Work instructions: For the material that follows, return exactly the lines from the one with "CTS: wrap_d$_DFF_PN0_ /" through the one with "acc 21, phase_out 26, state 2", both ends included.

BEGIN Records supplied

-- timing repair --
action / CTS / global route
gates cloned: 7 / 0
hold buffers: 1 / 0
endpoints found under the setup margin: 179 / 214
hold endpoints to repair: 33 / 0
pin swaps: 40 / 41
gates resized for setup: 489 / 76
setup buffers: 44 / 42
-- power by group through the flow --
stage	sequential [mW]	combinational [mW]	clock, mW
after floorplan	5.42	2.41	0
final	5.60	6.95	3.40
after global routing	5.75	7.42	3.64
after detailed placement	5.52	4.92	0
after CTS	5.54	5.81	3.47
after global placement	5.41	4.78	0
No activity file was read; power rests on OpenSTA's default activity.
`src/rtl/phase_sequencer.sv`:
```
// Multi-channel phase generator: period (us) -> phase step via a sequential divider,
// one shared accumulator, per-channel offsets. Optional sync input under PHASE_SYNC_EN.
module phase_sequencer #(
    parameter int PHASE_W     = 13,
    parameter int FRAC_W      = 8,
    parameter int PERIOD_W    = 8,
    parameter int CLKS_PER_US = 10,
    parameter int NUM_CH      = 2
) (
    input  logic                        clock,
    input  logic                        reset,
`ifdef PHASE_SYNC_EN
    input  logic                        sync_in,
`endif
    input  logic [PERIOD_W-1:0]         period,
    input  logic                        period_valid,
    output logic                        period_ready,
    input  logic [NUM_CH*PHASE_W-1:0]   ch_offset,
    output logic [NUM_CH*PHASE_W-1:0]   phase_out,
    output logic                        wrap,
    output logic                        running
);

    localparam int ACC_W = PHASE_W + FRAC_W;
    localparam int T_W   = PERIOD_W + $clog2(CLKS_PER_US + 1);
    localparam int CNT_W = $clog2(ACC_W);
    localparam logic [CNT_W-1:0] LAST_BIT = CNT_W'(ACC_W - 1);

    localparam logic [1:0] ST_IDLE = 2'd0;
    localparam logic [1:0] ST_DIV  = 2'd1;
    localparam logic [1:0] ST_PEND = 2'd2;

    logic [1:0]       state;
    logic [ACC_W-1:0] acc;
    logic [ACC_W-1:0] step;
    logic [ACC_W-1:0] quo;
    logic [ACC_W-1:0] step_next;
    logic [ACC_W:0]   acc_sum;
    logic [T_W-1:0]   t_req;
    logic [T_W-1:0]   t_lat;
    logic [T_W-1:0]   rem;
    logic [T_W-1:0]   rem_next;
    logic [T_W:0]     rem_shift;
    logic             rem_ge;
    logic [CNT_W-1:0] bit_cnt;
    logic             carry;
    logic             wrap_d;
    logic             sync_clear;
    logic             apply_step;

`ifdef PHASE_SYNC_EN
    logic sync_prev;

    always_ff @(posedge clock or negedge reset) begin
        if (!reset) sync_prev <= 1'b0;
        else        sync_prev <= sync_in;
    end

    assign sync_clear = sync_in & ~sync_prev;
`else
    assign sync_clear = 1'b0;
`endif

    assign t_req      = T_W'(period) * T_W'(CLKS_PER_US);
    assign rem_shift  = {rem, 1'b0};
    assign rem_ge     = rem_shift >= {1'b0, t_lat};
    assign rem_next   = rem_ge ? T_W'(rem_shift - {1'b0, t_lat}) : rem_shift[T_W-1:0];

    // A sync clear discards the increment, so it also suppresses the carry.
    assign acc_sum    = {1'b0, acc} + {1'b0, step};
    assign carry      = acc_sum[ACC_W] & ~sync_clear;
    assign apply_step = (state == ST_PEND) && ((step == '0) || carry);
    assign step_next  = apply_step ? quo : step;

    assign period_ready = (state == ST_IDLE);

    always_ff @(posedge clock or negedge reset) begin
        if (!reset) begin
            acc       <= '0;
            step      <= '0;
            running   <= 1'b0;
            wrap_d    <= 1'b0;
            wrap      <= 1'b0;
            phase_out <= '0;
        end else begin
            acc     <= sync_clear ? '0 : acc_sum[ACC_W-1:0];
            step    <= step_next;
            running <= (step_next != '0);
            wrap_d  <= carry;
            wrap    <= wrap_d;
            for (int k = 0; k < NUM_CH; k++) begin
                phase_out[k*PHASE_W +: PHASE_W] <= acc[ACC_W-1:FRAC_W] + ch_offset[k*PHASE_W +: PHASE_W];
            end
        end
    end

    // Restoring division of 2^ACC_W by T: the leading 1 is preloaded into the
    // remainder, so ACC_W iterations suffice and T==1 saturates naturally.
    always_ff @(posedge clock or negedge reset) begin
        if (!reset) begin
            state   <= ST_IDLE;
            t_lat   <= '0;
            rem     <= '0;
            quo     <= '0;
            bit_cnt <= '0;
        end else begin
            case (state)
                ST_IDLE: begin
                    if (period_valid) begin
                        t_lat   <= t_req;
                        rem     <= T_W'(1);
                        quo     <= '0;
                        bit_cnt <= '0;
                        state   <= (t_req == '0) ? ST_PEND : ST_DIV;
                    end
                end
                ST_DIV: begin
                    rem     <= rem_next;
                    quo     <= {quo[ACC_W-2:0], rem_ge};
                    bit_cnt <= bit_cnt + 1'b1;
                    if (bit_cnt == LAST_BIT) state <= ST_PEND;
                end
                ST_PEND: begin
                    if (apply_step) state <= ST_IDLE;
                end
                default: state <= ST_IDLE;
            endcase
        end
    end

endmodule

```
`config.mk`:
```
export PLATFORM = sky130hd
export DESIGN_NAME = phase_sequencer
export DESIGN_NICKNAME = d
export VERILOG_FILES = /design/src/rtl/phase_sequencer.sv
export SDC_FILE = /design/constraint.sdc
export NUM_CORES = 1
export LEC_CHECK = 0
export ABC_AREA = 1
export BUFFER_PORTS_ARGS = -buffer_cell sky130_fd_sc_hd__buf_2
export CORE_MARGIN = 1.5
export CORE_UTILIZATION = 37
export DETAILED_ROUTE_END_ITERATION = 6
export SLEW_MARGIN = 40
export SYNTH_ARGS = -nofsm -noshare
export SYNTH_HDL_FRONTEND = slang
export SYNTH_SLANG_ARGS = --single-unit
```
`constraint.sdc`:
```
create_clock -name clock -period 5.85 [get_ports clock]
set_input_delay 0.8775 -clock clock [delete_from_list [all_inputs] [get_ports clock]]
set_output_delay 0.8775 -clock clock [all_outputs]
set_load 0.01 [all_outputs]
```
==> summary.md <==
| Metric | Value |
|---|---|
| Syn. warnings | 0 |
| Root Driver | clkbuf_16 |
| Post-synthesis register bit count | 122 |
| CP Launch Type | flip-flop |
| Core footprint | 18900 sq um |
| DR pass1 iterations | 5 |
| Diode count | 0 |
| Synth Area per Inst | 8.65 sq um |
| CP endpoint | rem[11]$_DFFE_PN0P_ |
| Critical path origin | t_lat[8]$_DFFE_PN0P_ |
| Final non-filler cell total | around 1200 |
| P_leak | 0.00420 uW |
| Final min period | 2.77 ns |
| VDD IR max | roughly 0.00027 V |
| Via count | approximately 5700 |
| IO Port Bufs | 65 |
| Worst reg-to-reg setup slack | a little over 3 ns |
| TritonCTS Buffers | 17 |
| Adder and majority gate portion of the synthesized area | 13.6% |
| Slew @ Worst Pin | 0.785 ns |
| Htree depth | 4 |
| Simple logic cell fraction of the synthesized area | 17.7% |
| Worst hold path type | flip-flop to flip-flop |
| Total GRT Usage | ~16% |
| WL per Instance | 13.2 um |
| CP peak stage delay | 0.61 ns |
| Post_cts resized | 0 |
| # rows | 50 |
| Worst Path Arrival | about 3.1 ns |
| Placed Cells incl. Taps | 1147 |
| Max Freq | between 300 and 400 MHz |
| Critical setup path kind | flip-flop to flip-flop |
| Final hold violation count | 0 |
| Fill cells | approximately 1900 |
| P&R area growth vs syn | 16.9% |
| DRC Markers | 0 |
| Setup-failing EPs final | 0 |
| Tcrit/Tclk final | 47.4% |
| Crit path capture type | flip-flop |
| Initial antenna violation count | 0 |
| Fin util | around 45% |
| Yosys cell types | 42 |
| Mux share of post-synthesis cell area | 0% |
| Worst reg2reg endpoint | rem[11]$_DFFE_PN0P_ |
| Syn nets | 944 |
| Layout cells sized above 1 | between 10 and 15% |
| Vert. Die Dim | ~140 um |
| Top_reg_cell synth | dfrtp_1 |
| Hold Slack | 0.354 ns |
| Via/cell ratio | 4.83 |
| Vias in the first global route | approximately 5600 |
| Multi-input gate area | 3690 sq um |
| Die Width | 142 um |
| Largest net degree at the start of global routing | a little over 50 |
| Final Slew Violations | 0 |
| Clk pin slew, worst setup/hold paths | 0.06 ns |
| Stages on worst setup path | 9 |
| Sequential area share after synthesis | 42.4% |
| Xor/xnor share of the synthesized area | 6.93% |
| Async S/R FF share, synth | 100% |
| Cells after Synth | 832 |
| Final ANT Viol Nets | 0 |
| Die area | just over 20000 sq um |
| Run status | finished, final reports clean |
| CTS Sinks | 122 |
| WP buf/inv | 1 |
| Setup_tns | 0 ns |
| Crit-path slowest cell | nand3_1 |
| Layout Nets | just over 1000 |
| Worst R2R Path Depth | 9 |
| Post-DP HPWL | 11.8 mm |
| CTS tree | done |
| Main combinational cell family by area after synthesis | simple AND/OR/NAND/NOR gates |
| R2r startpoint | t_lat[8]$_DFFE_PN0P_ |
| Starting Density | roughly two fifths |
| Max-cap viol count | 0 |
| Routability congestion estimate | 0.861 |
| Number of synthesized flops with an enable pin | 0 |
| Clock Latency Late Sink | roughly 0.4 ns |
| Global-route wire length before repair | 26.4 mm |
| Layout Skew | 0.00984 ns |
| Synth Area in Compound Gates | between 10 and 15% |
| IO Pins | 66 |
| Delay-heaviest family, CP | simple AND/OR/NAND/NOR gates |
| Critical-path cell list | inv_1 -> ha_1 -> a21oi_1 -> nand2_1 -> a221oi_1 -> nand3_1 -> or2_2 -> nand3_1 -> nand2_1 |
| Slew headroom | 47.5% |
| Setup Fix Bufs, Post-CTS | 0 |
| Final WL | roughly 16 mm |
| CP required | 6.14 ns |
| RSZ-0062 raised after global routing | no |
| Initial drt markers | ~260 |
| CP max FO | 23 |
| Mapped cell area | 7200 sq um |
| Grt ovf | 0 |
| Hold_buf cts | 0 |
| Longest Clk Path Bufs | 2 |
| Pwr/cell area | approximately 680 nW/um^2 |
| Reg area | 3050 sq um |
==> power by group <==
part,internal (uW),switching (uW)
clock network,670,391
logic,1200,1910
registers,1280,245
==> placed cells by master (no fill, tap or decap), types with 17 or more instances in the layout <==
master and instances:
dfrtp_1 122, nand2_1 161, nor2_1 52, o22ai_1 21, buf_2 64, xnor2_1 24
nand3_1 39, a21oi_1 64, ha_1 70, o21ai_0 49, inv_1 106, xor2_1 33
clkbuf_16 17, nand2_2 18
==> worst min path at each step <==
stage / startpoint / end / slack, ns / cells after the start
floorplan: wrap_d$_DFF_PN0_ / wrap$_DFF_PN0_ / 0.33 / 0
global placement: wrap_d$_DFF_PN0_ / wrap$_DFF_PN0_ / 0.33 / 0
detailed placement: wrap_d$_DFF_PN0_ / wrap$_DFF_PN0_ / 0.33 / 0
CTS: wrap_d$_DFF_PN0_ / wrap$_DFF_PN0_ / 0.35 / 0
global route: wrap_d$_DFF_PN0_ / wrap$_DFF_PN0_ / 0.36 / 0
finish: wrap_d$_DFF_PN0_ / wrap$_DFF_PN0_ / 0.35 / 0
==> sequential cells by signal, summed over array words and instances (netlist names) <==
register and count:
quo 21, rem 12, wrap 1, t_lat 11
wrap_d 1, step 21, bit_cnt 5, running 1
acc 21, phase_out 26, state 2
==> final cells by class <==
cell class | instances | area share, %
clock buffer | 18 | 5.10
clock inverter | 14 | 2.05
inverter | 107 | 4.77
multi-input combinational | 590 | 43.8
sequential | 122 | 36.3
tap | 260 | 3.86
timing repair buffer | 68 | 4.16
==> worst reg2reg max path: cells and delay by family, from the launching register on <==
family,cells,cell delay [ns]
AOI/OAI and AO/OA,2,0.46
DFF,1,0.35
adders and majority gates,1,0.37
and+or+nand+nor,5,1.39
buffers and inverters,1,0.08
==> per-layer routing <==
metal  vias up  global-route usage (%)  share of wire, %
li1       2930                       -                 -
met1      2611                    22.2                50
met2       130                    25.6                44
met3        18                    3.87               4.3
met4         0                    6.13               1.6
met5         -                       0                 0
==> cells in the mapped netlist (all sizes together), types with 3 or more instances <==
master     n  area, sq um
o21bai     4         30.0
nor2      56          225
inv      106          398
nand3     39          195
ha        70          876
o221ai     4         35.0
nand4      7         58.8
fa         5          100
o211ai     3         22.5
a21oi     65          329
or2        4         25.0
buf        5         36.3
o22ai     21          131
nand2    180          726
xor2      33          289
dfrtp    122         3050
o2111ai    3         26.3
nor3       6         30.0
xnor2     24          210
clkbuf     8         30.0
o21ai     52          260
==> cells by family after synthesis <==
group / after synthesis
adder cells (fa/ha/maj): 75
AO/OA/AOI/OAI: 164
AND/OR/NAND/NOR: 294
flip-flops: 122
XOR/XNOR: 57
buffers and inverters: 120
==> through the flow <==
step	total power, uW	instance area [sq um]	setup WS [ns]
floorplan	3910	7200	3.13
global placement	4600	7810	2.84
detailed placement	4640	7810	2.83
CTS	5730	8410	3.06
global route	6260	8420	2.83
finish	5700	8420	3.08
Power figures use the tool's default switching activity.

END Records supplied

Solution to the exercise:
CTS: wrap_d$_DFF_PN0_ / wrap$_DFF_PN0_ / 0.35 / 0
global route: wrap_d$_DFF_PN0_ / wrap$_DFF_PN0_ / 0.36 / 0
finish: wrap_d$_DFF_PN0_ / wrap$_DFF_PN0_ / 0.35 / 0
==> sequential cells by signal, summed over array words and instances (netlist names) <==
register and count:
quo 21, rem 12, wrap 1, t_lat 11
wrap_d 1, step 21, bit_cnt 5, running 1
acc 21, phase_out 26, state 2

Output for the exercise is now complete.